Pocahontas
Star Arrested for filming with phone at Secretive Free Trade Talks
Actress
Q’orianka Kilcher returns to VA to demand release of
controversial TPP texts
September 14, 2012
Interviews and High Resolution Images
Available
Contact: Laurel Sutherlin 415.246.0161
laurel@ran.org
Lansdowne, VA – Actress Q’orianka
Kilcher was arrested yesterday evening at an upscale golf resort in
Virginia after helping to deliverer over 350,000 protest signatures
to an official with the US Trade Representatives negotiating team.
The actress, producer and activist was filming an interaction between
other activists and police officers outside the hotel where the
meetings are taking place when she was suddenly handcuffed and
arrested for trespassing. In a choppy video recorded on her cell
phone, an officer can be heard saying “are you filming this?
That’s it! You’re trespassing!” at which point the
clip ends abruptly as she is arrested.
Ms Kilcher’s
arrest occurred immediately after she joined with representatives of
Rainforest Action Network and Avaaz.org in a scheduled meeting to
deliver over 350,000 petition signatures opposing the Trans Pacific
Partnership and calling for transparency for these high stakes
negotiaions.
Ms. Kilcher, who
played Pocahontas in the Oscar-nominated film “The New World,”
is founder of Youth for Truth and the Action Hero Network. Her
Twitter profile says: “Video cameras are such a powerful
weapon of truth against human rights abuse and government oppression,
violence and discrimination. Its about educating people!” In
2009, she personally brought 50 video cameras to Peruvian youth to
empower people there after the massacres that occurred there.
Ms.
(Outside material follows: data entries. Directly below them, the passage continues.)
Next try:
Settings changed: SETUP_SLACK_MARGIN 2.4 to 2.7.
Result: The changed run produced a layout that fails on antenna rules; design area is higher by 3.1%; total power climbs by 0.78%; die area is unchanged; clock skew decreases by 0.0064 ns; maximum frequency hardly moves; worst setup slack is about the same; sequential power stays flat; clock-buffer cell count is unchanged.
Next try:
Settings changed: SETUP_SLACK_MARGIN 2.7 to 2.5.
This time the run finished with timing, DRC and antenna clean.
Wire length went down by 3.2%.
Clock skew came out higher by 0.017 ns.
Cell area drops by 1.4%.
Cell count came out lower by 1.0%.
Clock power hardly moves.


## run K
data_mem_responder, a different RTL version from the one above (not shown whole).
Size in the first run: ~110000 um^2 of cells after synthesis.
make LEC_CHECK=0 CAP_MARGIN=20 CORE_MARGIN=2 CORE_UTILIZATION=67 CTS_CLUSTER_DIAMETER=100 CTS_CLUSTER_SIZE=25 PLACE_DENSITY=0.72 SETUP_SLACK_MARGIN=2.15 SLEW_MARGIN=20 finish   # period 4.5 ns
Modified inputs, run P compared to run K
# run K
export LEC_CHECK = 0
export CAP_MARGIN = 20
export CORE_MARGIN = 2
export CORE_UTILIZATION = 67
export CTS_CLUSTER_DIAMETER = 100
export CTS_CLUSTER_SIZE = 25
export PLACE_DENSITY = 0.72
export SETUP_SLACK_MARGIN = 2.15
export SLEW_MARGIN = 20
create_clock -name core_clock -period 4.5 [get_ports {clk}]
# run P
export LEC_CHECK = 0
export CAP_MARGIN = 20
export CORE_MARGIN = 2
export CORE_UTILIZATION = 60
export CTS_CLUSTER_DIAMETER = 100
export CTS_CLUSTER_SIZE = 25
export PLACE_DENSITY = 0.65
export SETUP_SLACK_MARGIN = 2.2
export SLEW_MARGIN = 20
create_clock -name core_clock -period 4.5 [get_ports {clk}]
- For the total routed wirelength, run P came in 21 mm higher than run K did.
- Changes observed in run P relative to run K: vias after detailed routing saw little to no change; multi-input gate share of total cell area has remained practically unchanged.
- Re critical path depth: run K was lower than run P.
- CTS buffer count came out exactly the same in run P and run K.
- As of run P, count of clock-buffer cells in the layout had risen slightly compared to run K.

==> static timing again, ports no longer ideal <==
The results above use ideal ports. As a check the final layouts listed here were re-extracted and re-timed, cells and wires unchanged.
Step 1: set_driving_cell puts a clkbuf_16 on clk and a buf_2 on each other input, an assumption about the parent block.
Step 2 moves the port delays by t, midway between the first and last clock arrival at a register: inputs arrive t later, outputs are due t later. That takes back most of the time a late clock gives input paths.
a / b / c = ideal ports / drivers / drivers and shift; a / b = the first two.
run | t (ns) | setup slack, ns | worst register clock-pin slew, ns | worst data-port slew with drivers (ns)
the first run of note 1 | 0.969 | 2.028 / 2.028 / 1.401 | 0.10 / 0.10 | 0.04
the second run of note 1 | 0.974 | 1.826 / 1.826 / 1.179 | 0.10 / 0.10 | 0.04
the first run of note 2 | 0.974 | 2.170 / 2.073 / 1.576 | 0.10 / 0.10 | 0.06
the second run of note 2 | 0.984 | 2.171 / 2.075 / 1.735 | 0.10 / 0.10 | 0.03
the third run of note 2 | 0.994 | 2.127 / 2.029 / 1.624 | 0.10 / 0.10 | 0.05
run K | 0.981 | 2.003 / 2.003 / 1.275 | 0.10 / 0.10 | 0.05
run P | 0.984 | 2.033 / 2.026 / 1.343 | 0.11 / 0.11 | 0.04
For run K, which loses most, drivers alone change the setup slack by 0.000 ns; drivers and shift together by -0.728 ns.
Kilcher traveled to Virginia this
week for the first time since she was here to play Pocahontas in the
2005 film The New World, to participate in protests against the Trans
Pacific Partnership negotiations.
In a statement
prior to her arrest, Q’orianka Kilcher stated “the
Trans Pacific Partnership is being negotiated in secret to hide the
content, because these agreements would never see the light of day if
US citizen and congress would be allowed to see the secret documents.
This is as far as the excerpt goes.